* _Stored data_
● ● ●

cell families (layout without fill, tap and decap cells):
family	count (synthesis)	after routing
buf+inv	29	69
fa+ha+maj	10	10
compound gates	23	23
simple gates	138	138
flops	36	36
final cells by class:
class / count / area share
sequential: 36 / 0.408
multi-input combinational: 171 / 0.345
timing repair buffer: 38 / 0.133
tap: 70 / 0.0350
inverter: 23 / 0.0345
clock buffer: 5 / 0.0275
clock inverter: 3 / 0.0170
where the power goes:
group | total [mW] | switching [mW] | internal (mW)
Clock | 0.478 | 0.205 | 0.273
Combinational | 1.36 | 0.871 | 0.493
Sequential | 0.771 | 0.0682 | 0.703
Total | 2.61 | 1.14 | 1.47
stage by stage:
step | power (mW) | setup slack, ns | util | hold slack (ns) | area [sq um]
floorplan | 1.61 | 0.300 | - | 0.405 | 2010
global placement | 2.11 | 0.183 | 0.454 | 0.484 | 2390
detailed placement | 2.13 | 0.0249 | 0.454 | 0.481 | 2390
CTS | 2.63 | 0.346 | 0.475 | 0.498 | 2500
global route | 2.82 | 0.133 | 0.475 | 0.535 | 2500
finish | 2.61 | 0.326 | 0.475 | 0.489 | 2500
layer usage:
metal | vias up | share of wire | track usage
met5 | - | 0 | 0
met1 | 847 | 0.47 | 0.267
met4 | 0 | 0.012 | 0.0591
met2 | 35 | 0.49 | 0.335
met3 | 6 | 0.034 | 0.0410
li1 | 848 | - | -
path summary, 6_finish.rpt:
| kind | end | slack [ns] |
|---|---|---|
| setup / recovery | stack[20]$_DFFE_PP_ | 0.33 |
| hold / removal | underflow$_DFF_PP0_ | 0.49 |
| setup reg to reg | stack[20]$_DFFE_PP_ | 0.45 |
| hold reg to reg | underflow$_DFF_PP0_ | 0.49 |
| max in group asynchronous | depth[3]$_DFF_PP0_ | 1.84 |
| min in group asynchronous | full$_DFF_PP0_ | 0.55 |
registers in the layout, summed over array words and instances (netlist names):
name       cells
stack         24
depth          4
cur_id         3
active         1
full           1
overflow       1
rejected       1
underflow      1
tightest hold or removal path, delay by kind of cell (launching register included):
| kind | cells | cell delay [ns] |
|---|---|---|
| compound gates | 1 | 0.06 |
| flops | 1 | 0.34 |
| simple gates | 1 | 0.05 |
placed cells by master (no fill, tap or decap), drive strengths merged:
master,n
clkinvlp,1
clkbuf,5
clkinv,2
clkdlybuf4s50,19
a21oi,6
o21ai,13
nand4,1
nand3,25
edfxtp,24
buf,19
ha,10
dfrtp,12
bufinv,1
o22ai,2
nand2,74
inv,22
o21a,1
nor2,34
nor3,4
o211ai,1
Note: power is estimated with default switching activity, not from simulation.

● ● ●

* _Exercise_
The listing above should be printed again in full, unchanged.

* _Solution for this task_
cell families (layout without fill, tap and decap cells):
family	count (synthesis)	after routing
buf+inv	29	69
fa+ha+maj	10	10
compound gates	23	23
simple gates	138	138
flops	36	36
final cells by class:
class / count / area share
sequential: 36 / 0.408
multi-input combinational: 171 / 0.345
timing repair buffer: 38 / 0.133
tap: 70 / 0.0350
inverter: 23 / 0.0345
clock buffer: 5 / 0.0275
clock inverter: 3 / 0.0170
where the power goes:
group | total [mW] | switching [mW] | internal (mW)
Clock | 0.478 | 0.205 | 0.273
Combinational | 1.36 | 0.871 | 0.493
Sequential | 0.771 | 0.0682 | 0.703
Total | 2.61 | 1.14 | 1.47
stage by stage:
step | power (mW) | setup slack, ns | util | hold slack (ns) | area [sq um]
floorplan | 1.61 | 0.300 | - | 0.405 | 2010
global placement | 2.11 | 0.183 | 0.454 | 0.484 | 2390
detailed placement | 2.13 | 0.0249 | 0.454 | 0.481 | 2390
CTS | 2.63 | 0.346 | 0.475 | 0.498 | 2500
global route | 2.82 | 0.133 | 0.475 | 0.535 | 2500
finish | 2.61 | 0.326 | 0.475 | 0.489 | 2500
layer usage:
metal | vias up | share of wire | track usage
met5 | - | 0 | 0
met1 | 847 | 0.47 | 0.267
met4 | 0 | 0.012 | 0.0591
met2 | 35 | 0.49 | 0.335
met3 | 6 | 0.034 | 0.0410
li1 | 848 | - | -
path summary, 6_finish.rpt:
| kind | end | slack [ns] |
|---|---|---|
| setup / recovery | stack[20]$_DFFE_PP_ | 0.33 |
| hold / removal | underflow$_DFF_PP0_ | 0.49 |
| setup reg to reg | stack[20]$_DFFE_PP_ | 0.45 |
| hold reg to reg | underflow$_DFF_PP0_ | 0.49 |
| max in group asynchronous | depth[3]$_DFF_PP0_ | 1.84 |
| min in group asynchronous | full$_DFF_PP0_ | 0.55 |
registers in the layout, summed over array words and instances (netlist names):
name       cells
stack         24
depth          4
cur_id         3
active         1
full           1
overflow       1
rejected       1
underflow      1
tightest hold or removal path, delay by kind of cell (launching register included):
| kind | cells | cell delay [ns] |
|---|---|---|
| compound gates | 1 | 0.06 |
| flops | 1 | 0.34 |
| simple gates | 1 | 0.05 |
placed cells by master (no fill, tap or decap), drive strengths merged:
master,n
clkinvlp,1
clkbuf,5
clkinv,2
clkdlybuf4s50,19
a21oi,6
o21ai,13
nand4,1
nand3,25
edfxtp,24
buf,19
ha,10
dfrtp,12
bufinv,1
o22ai,2
nand2,74
inv,22
o21a,1
nor2,34
nor3,4
o211ai,1
Note: power is estimated with default switching activity, not from simulation.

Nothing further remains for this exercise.